Defining the study endpoint as the last visit during etravirine treatment with both genotypic and phenotypic testing, the investigators tracked a jump in median number of etravirine mutations from 1 to 2 and a surge in fold-change in susceptibility from 3.3-fold to 34.2-fold. Median number of darunavir mutations climbed from 3 to 4, and median fold-change in susceptibility to darunavir rose from 14.0-fold to 70.6-fold.
 
References
1. Tambuyzer L, Vingerhoets J, Azijn H, et al. Emerging mutations in patients with virological failure on TMC125 in the DUET-1 and DUET-2 clinical trials. 6th European HIV Drug Resistance Workshop. March 26-28, 2008. Budapest. Abstract 47.

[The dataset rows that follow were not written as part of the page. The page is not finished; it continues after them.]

<file path="src/rtl/lexington_pkg.sv">
// rtl/lexington_pkg.sv - register map constants and CTRL layout shared by the gptim_mc timer
package lexington_pkg;

    localparam int MAX_CHANNELS = 4;
    localparam int CH_OFS_BITS  = 4;
    localparam int GPTIM_AW     = $clog2(MAX_CHANNELS) + CH_OFS_BITS;

    localparam logic [1:0] OFF_CTRL = 2'd0;
    localparam logic [1:0] OFF_CNT  = 2'd1;
    localparam logic [1:0] OFF_ARR  = 2'd2;
    localparam logic [1:0] OFF_CMP  = 2'd3;

    typedef struct packed {
        logic [7:0] psc;
        logic [3:0] rsvd;
        logic       if_flag;
        logic       ie;
        logic       oneshot;
        logic       en;
    } ctrl_t;

    function automatic int addr_width(input int channels);
        return $clog2(channels) + CH_OFS_BITS;
    endfunction

    function automatic logic [31:0] ctrl_word(input ctrl_t c);
        ctrl_t r;
        r      = c;
        r.rsvd = '0;
        return {16'h0000, r};
    endfunction

endpackage

</file>
<file path="src/rtl/gptim_channel.sv">
// rtl/gptim_channel.sv - one timer channel: prescaler, up-counter with auto-reload, flags, compare
// Compare register and pwm output exist only when GPTIM_PWM_EN is defined.
module gptim_channel
    import lexington_pkg::*;
#(
    parameter int WIDTH = 32
) (
    input  logic             clk,
    input  logic             rst,
    input  logic             wr_ctrl,
    input  logic             wr_cnt,
    input  logic             wr_arr,
    input  logic             wr_cmp,
    input  logic [31:0]      wr_data,
    input  logic [3:0]       wr_strobe,
    output ctrl_t            ctrl,
    output logic [WIDTH-1:0] cnt,
    output logic [WIDTH-1:0] arr,
    output logic [WIDTH-1:0] cmp,
    output logic             irq,
    output logic             pwm
);

    logic [7:0]       psc_cnt;
    logic             tick;
    logic             wrap;
    logic             if_clr;
    ctrl_t            ctrl_next;
    logic [31:0]      bmask;
    logic [WIDTH-1:0] wmask;
    logic [WIDTH-1:0] wdat;
    logic             unused_wr;

    assign bmask = {{8{wr_strobe[3]}}, {8{wr_strobe[2]}}, {8{wr_strobe[1]}}, {8{wr_strobe[0]}}};
    assign wmask = bmask[WIDTH-1:0];
    assign wdat  = wr_data[WIDTH-1:0];
    assign unused_wr = ^{wr_data, bmask};

    function automatic logic [WIDTH-1:0] merge(input logic [WIDTH-1:0] old);
        return (old & ~wmask) | (wdat & wmask);
    endfunction

    assign tick   = ctrl.en && (psc_cnt == ctrl.psc);
    // A CNT write in the same cycle swallows the tick, so it can never wrap.
    assign wrap   = tick && !wr_cnt && (cnt == arr);
    assign if_clr = wr_ctrl && wr_strobe[0] && wr_data[3];
    assign irq    = ctrl.if_flag && ctrl.ie;

    always_comb begin
        ctrl_next = ctrl;
        if (wrap && ctrl.oneshot) begin
            ctrl_next.en = 1'b0;
        end
        if (wr_ctrl && wr_strobe[0]) begin
            ctrl_next.en      = wr_data[0];
            ctrl_next.oneshot = wr_data[1];
            ctrl_next.ie      = wr_data[2];
        end
        if (wr_ctrl && wr_strobe[1]) begin
            ctrl_next.psc = wr_data[15:8];
        end
        ctrl_next.if_flag = wrap || (ctrl.if_flag && !if_clr);
        ctrl_next.rsvd    = '0;
    end

    always_ff @(posedge clk or posedge rst) begin
        if (rst) begin
            ctrl    <= '0;
            cnt     <= '0;
            arr     <= '1;
            psc_cnt <= '0;
        end else begin
            ctrl <= ctrl_next;
            if (wr_ctrl || !ctrl.en || tick) begin
                psc_cnt <= '0;
            end else begin
                psc_cnt <= psc_cnt + 8'd1;
            end
            if (wr_cnt) begin
                cnt <= merge(cnt);
            end else if (tick) begin
                cnt <= (cnt == arr) ? '0 : cnt + WIDTH'(1);
            end
            if (wr_arr) begin
                arr <= merge(arr);
            end
        end
    end

`ifdef GPTIM_PWM_EN
    always_ff @(posedge clk or posedge rst) begin
        if (rst) begin
            cmp <= '0;
            pwm <= 1'b0;
        end else begin
            if (wr_cmp) begin
                cmp <= merge(cmp);
            end
            pwm <= ctrl.en && (cnt < cmp);
        end
    end
`else
    logic unused_cmp;
    assign unused_cmp = wr_cmp;
    assign cmp        = '0;
    assign pwm        = 1'b0;
`endif

endmodule

</file>
<file path="src/rtl/gptim_mc.sv">
// rtl/gptim_mc.sv - multi-channel general-purpose timer: address decode, read mux, channel array
// Optional compare/pwm feature is enabled by defining GPTIM_PWM_EN.
module gptim_mc
    import lexington_pkg::*;
#(
    parameter int CHANNELS = 2,
    parameter int WIDTH    = 32
) (
    input  logic                                     clk,
    input  logic                                     rst,
    input  logic                                     rd_en,
    input  logic                                     wr_en,
    input  logic [$clog2(CHANNELS)+CH_OFS_BITS-1:0]  addr,
    input  logic [31:0]                              wr_data,
    input  logic [3:0]                               wr_strobe,
    output logic [31:0]                              rd_data,
    output logic [CHANNELS-1:0]                      irq,
    output logic [CHANNELS-1:0]                      pwm
);

    logic [31:0]      ch_sel;
    logic [1:0]       off;
    logic [31:0]      rd_mux;
    logic             unused_addr;
    ctrl_t            ch_ctrl [CHANNELS];
    logic [WIDTH-1:0] ch_cnt  [CHANNELS];
    logic [WIDTH-1:0] ch_arr  [CHANNELS];
    logic [WIDTH-1:0] ch_cmp  [CHANNELS];

    // Channel indices at or beyond CHANNELS match no generate slot, so they read 0 and drop writes.
    assign ch_sel      = 32'(addr >> CH_OFS_BITS);
    assign off         = addr[3:2];
    assign unused_addr = ^addr[1:0];

    for (genvar g = 0; g < CHANNELS; g++) begin : g_ch
        logic hit;
        assign hit = wr_en && (ch_sel == 32'(g));

        gptim_channel #(
            .WIDTH(WIDTH)
        ) u_ch (
            .clk      (clk),
            .rst      (rst),
            .wr_ctrl  (hit && (off == OFF_CTRL)),
            .wr_cnt   (hit && (off == OFF_CNT)),
            .wr_arr   (hit && (off == OFF_ARR)),
            .wr_cmp   (hit && (off == OFF_CMP)),
            .wr_data  (wr_data),
            .wr_strobe(wr_strobe),
            .ctrl     (ch_ctrl[g]),
            .cnt      (ch_cnt[g]),
            .arr      (ch_arr[g]),
            .cmp      (ch_cmp[g]),
            .irq      (irq[g]),
            .pwm      (pwm[g])
        );
    end

    always_comb begin
        rd_mux = '0;
        for (int i = 0; i < CHANNELS; i++) begin
            if (ch_sel == 32'(i)) begin
                case (off)
                    OFF_CTRL: rd_mux = ctrl_word(ch_ctrl[i]);
                    OFF_CNT:  rd_mux = 32'(ch_cnt[i]);
                    OFF_ARR:  rd_mux = 32'(ch_arr[i]);
                    OFF_CMP:  rd_mux = 32'(ch_cmp[i]);
                    default:  rd_mux = '0;
                endcase
            end
        end
    end

    always_ff @(posedge clk or posedge rst) begin
        if (rst) begin
            rd_data <= '0;
        end else if (rd_en) begin
            rd_data <= rd_mux;
        end
    end

endmodule

</file>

2. Madruga JV, Cahn P, Grinsztejn B, et al. Efficacy and safety of TMC125 (etravirine) in treatment-experienced HIV-1-infected patients in DUET-1: 24-week results from a randomised, double-blind, placebo-controlled trial. Lancet. 2007;370:29-38.
3. Lazzarin A, Campbell T, Clotet B, et al. Efficacy and safety of TMC125 (etravirine) in treatment-experienced HIV-1-infected patients in DUET-2: 24-week results from a randomised, double-blind, placebo-controlled trial. Lancet. 2007;370:39-48.
4. Johnson VA, Brun-Vezinet F, Clotet B, et al. Update of the drug resistance mutations in HIV-1: 2007. Topics HIV Med. 2007;15:119-125.